I think it’s the bravest thing not to have a child; all my friends and I felt pressurized into having kids, because that’s what adults do.
When I read that the singer Adele said this to Vanity Fair the other day, I immediately dusted off the weary eye-roll that I reserve for mothers who espouse childfree living.
I wish I could do whatever the fuck I wanted, whenever I want. Every single day I feel like that.
Most mothers I know feel a version of this: a desire for space and freedom, a hankering for time alone, which can be hard for many childless-not-by-choice people to comprehend. (Adele’s is also an assumption that if you don’t have kids you’re not subject to the normal strictures and constraints of a normal working life, but hey).
The interview ends in the way I expected it would: she goes on to say that because of the love she feels for her son:
I don’t care if I don’t ever get to do anything for myself again.
Contradictory, a bit? I get it: it’s complicated. But she got me thinking. Not having a child is one of the bravest things an adult can do in the society we live in. I know that because I wasn’t made of strong enough stuff to make the decision on my own.
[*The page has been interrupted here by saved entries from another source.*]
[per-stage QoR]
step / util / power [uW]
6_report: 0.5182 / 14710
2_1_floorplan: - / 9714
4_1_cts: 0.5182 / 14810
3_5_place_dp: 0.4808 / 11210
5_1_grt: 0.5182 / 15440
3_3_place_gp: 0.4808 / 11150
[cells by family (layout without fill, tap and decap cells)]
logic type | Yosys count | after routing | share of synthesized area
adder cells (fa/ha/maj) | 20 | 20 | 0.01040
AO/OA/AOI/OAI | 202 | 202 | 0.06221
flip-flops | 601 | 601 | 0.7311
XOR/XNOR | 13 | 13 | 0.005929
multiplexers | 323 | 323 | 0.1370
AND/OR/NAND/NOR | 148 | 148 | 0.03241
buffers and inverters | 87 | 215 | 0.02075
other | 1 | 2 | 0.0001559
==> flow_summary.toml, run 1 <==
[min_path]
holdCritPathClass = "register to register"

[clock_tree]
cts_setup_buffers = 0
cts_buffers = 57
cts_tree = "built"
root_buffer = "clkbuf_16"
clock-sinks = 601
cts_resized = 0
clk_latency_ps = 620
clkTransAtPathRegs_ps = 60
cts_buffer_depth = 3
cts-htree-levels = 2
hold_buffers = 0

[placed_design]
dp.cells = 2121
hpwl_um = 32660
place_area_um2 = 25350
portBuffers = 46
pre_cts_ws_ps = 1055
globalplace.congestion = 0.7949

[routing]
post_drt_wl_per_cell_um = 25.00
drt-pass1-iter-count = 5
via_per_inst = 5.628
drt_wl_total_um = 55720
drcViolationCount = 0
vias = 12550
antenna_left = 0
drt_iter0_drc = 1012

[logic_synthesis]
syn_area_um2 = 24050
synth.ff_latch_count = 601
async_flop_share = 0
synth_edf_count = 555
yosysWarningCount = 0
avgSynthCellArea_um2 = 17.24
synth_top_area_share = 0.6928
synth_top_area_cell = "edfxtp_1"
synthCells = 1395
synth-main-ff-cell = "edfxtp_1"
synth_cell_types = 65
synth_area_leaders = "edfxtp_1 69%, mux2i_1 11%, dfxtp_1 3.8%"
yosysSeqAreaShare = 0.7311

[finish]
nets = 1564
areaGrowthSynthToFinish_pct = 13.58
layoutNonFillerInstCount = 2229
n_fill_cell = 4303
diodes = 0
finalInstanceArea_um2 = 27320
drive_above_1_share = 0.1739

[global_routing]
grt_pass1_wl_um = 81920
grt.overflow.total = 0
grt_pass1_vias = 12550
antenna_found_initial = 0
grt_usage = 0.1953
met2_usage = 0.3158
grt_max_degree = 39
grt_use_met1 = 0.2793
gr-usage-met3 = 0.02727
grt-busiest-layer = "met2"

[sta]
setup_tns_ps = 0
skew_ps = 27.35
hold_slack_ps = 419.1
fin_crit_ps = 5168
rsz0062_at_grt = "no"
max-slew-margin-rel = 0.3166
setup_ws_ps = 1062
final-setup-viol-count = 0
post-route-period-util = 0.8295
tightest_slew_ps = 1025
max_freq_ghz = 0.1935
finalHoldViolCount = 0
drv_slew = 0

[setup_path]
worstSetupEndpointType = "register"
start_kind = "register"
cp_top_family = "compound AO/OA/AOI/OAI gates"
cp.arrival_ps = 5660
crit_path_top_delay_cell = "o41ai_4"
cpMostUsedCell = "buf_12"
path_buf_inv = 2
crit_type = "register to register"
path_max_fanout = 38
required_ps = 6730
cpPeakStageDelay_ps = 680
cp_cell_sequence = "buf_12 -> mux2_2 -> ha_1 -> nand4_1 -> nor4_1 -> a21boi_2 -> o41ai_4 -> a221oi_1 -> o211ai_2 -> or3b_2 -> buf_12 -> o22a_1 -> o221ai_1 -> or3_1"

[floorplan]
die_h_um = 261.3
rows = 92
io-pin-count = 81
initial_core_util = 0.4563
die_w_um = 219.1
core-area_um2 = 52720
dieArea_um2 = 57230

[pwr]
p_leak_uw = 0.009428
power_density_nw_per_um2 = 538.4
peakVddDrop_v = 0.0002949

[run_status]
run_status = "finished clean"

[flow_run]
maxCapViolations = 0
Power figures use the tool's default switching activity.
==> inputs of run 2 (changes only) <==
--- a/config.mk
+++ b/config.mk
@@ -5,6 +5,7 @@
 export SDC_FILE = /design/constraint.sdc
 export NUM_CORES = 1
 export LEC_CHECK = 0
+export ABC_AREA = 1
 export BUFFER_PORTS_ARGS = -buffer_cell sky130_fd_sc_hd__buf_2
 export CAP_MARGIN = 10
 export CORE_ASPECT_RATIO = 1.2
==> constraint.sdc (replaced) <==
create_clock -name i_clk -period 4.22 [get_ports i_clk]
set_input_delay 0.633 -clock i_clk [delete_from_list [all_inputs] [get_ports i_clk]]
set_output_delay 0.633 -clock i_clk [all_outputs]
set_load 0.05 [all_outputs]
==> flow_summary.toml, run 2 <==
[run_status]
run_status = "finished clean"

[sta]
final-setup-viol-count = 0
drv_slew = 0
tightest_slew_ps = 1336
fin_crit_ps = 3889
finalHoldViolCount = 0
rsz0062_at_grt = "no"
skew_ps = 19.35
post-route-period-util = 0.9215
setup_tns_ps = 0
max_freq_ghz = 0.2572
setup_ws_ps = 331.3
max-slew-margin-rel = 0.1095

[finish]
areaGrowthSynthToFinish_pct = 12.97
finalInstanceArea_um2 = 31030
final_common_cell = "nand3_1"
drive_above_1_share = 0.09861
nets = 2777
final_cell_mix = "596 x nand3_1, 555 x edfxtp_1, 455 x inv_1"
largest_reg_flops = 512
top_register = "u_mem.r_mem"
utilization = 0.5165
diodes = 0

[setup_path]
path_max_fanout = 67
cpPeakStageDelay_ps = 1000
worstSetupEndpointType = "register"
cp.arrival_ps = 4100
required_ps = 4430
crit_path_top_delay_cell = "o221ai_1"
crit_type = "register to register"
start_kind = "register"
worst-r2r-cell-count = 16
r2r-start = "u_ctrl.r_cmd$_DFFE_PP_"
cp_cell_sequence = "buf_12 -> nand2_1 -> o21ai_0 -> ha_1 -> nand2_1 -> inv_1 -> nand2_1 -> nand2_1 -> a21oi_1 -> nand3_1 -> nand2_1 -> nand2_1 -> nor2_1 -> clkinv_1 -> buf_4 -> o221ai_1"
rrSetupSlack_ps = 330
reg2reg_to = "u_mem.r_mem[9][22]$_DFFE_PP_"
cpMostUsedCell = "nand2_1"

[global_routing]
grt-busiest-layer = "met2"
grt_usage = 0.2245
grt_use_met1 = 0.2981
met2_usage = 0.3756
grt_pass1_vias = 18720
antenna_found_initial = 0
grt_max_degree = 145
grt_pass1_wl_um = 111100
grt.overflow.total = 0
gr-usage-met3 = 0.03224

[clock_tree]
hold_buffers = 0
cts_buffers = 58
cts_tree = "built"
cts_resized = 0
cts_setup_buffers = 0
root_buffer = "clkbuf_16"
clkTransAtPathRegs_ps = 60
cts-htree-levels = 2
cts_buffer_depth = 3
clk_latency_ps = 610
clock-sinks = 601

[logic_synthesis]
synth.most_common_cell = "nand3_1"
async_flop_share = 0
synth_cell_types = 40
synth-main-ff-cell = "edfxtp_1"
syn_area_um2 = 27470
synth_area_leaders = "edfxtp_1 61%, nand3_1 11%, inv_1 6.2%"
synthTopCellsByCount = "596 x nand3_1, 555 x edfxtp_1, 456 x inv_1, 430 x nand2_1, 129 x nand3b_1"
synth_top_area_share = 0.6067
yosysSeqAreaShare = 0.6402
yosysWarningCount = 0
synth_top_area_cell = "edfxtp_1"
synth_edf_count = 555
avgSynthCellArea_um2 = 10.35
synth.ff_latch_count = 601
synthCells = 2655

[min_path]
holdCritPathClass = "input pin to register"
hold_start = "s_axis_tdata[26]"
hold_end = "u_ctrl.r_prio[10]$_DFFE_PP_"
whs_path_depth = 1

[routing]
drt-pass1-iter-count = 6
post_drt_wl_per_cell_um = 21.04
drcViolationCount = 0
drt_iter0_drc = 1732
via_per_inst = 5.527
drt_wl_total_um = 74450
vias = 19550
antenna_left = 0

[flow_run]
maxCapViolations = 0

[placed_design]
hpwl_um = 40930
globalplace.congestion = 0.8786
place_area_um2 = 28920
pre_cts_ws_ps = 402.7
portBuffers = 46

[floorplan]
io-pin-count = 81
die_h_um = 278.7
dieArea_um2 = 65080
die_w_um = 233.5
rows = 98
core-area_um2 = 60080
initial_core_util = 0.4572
<file path="config.mk">
export PLATFORM = sky130hd
export DESIGN_NAME = float_to_fixed_converter
export DESIGN_NICKNAME = d
export VERILOG_FILES = /design/src/rtl/f2fx_pkg.sv /design/src/rtl/f2fx_core.sv /design/src/rtl/float_to_fixed_converter.sv
export SDC_FILE = /design/constraint.sdc
export NUM_CORES = 2
export LEC_CHECK = 0
export ABC_AREA = 1
export BUFFER_PORTS_ARGS = -buffer_cell sky130_fd_sc_hd__buf_2
export CORE_MARGIN = 4
export CORE_UTILIZATION = 30
export DETAILED_ROUTE_END_ITERATION = 10
export PLACE_DENSITY = 0.47
export SLEW_MARGIN = 5
export SYNTH_ARGS = -nofsm -noshare
export SYNTH_HDL_FRONTEND = slang
export SYNTH_SLANG_ARGS = --single-unit
</file>
<file path="constraint.sdc">
create_clock -name clk -period 11.18 [get_ports clk]
set_input_delay 0 -clock clk [delete_from_list [all_inputs] [get_ports clk]]
set_output_delay 0 -clock clk [all_outputs]
set_load 0.02 [all_outputs]
</file>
Sari Botton wrote a piece (click on image above) about how she fell into fertility treatment despite feeling decidedly ambivalent about babies. Whilst contemplating $15,000 IVF, she visits a newborn relative and feels a visceral aversion towards him. She is ashamed of her feelings and fears judgement, yet she continues with her infertility investigations and discovers she has adenomyosis. She says:
Some part of me expected to fall apart when I heard those words. Instead, I felt myself relax. It was as if I had been granted a reprieve from some difficult, looming test, like the SAT.
I felt a bit like this when I discovered I had endometriosis. I felt relief that I wouldn’t have to push the hormone treatments too far: I had a valid Do Not Pass Go card in the form of a disease that officially and unequivocally puts the skids under IVF success rates. I felt tragically unlucky….and lucky, a bit. Botton says:
Deep down I didn’t want to have children, but I kept limping toward motherhood anyway, because I thought I should want them until, in the end, my anatomy dictated my destiny.
Personally, I don’t know whether I really didn’t want to have children, or whether life experiences and skewed emotions had conspired to lock me in a state of denial and self-preservation. But like Botton, I arrived at not having children “in just about the most cowardly way”: I let fate decide for me. Why couldn’t I decide for myself?
I haven’t quite embraced childfree-living the way Botton has. But it’s definitely getting to be my normal.
I wish it hadn’t taken a serious medical condition for me to feel permitted to embrace not wanting children. I hope that in future generations, more women will feel free to be childless without feeling they need a doctor’s note.
Me too, me too.
I hope that in future generations, more women (both ambivalent and non-ambivalent) who can’t have children will be able to say no to often hopeless treatment, easy in the knowledge that they will be as ordinary and accepted in this world as mothers are.